Task details.
Please transcribe exactly, and only, the lines of the data below between the line holding "Nets | 370 |" and the line holding "aside | nand2_1 |", inclusive.

Material for this exercise.

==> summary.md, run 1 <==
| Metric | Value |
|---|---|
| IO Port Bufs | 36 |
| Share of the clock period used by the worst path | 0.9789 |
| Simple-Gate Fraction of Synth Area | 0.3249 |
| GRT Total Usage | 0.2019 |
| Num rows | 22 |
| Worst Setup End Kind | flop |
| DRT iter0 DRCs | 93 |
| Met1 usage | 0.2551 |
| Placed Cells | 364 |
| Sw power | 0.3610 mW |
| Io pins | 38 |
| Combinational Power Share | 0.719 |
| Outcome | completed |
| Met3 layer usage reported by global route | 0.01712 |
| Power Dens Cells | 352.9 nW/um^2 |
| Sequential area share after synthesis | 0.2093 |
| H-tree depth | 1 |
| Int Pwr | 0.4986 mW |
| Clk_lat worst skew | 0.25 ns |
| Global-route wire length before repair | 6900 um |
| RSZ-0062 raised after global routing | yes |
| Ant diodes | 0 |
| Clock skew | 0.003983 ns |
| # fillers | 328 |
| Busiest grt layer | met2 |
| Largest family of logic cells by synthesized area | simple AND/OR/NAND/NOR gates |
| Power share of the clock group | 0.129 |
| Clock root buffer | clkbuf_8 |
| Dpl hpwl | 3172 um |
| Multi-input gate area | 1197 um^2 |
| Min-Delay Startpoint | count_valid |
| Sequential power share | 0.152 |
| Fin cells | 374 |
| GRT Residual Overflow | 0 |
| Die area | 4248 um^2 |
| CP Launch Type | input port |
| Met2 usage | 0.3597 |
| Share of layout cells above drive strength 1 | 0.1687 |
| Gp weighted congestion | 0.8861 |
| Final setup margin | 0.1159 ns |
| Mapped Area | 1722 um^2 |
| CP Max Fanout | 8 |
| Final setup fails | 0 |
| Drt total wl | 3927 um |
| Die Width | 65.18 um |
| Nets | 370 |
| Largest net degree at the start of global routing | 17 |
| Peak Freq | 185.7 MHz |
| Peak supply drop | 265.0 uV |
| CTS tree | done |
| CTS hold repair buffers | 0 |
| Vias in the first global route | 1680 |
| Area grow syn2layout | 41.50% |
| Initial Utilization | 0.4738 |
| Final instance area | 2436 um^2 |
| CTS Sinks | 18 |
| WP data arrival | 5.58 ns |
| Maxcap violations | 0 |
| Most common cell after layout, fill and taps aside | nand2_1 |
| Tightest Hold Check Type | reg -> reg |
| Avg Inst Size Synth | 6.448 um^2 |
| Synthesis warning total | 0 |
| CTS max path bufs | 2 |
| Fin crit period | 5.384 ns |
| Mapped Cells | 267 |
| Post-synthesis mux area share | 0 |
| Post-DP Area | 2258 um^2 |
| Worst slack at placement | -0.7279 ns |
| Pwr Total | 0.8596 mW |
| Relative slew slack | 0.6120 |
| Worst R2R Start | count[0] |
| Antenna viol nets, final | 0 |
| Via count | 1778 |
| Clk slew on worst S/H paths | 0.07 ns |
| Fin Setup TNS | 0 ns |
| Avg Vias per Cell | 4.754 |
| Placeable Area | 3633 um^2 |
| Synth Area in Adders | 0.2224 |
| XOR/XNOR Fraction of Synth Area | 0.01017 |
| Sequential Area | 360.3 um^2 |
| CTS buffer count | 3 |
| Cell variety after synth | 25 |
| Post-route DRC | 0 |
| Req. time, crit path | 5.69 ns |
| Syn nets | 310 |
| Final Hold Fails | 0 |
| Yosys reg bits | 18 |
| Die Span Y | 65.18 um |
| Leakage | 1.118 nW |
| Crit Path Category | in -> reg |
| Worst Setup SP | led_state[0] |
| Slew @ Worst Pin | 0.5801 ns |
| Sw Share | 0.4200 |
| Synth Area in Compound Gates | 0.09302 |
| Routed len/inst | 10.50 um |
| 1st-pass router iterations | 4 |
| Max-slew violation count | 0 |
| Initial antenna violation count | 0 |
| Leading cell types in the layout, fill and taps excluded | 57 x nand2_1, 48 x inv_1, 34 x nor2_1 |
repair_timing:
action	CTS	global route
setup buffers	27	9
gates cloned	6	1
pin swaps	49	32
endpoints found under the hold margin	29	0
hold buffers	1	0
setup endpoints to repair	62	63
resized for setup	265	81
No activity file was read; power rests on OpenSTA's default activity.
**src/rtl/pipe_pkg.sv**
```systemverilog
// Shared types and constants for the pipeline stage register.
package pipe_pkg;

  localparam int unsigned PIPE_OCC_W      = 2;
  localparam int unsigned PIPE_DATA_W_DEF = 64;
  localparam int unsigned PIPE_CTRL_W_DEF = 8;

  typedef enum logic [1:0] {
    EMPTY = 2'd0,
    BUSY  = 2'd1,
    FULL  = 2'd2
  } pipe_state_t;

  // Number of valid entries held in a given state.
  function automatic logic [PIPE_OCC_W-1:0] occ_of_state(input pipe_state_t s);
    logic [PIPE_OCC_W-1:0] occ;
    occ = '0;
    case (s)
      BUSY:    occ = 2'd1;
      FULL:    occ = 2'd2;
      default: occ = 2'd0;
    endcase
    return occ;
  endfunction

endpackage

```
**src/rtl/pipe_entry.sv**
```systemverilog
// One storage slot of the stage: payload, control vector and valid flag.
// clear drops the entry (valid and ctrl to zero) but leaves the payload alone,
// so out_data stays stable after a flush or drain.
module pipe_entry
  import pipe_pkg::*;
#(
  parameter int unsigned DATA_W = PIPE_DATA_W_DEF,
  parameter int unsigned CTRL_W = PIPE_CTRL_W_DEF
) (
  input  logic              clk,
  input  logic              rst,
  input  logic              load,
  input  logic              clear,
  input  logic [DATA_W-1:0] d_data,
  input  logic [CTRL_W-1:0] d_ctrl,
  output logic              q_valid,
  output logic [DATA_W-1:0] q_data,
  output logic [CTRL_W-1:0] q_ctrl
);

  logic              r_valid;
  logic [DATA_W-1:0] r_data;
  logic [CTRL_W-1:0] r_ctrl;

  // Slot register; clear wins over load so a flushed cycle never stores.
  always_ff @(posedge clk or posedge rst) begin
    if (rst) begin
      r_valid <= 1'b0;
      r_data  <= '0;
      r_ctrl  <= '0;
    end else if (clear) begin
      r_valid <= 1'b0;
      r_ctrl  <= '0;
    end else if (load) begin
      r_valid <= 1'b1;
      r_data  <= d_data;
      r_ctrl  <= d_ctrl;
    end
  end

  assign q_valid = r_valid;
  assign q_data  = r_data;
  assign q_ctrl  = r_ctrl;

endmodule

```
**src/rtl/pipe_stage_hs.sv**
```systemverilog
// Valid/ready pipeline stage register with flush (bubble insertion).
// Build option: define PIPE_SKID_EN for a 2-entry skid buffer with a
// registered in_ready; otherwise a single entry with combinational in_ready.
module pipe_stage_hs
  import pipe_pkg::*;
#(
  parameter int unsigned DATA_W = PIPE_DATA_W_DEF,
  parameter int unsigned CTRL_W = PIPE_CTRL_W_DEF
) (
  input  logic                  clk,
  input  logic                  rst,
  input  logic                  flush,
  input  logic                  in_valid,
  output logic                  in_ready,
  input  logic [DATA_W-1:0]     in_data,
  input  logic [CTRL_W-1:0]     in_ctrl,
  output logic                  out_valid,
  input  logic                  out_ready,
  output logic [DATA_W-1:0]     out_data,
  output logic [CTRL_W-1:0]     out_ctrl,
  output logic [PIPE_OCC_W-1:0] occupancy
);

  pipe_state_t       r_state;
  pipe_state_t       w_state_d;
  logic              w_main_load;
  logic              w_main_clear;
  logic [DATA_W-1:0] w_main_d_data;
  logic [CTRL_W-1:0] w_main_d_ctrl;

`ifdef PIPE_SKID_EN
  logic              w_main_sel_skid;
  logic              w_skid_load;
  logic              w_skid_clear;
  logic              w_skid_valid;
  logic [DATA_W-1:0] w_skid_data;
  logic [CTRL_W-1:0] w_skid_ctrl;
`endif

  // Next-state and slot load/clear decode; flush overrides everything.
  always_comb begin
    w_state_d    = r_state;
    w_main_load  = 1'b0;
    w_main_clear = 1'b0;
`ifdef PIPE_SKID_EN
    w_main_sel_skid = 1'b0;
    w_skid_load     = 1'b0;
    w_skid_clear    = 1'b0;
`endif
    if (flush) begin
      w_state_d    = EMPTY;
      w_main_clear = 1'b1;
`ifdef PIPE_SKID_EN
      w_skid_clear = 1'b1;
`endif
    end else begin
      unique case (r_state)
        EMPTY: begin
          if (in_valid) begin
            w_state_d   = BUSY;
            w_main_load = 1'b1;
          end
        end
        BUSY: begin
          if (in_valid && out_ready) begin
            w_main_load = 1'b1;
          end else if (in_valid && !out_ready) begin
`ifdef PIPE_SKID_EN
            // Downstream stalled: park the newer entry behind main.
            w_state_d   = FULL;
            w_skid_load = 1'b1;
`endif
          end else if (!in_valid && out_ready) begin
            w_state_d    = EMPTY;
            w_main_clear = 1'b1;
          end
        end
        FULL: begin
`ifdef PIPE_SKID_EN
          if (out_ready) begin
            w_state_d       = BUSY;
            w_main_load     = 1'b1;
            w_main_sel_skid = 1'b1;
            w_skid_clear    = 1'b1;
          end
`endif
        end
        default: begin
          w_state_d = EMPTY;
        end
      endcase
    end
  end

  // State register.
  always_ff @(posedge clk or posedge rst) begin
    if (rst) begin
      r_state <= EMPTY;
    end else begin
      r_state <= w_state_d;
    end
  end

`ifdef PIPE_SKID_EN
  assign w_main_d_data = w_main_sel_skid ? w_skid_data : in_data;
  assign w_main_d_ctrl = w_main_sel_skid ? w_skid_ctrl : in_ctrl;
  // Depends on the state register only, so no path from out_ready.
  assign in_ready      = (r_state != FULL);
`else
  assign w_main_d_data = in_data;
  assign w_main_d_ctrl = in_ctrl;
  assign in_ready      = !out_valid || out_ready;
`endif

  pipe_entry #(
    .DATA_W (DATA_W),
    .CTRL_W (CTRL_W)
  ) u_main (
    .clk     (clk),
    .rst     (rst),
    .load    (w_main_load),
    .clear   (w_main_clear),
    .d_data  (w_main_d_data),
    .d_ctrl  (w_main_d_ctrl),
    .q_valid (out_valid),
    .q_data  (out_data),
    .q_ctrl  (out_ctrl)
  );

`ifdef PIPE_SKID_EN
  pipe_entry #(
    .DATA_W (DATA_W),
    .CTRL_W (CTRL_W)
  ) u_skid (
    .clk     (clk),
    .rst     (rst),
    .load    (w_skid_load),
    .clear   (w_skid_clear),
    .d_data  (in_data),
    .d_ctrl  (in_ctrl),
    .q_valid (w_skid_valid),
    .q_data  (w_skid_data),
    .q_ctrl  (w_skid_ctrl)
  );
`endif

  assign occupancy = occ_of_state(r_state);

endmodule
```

Answer to the problem.
| Nets | 370 |
| Largest net degree at the start of global routing | 17 |
| Peak Freq | 185.7 MHz |
| Peak supply drop | 265.0 uV |
| CTS tree | done |
| CTS hold repair buffers | 0 |
| Vias in the first global route | 1680 |
| Area grow syn2layout | 41.50% |
| Initial Utilization | 0.4738 |
| Final instance area | 2436 um^2 |
| CTS Sinks | 18 |
| WP data arrival | 5.58 ns |
| Maxcap violations | 0 |
| Most common cell after layout, fill and taps aside | nand2_1 |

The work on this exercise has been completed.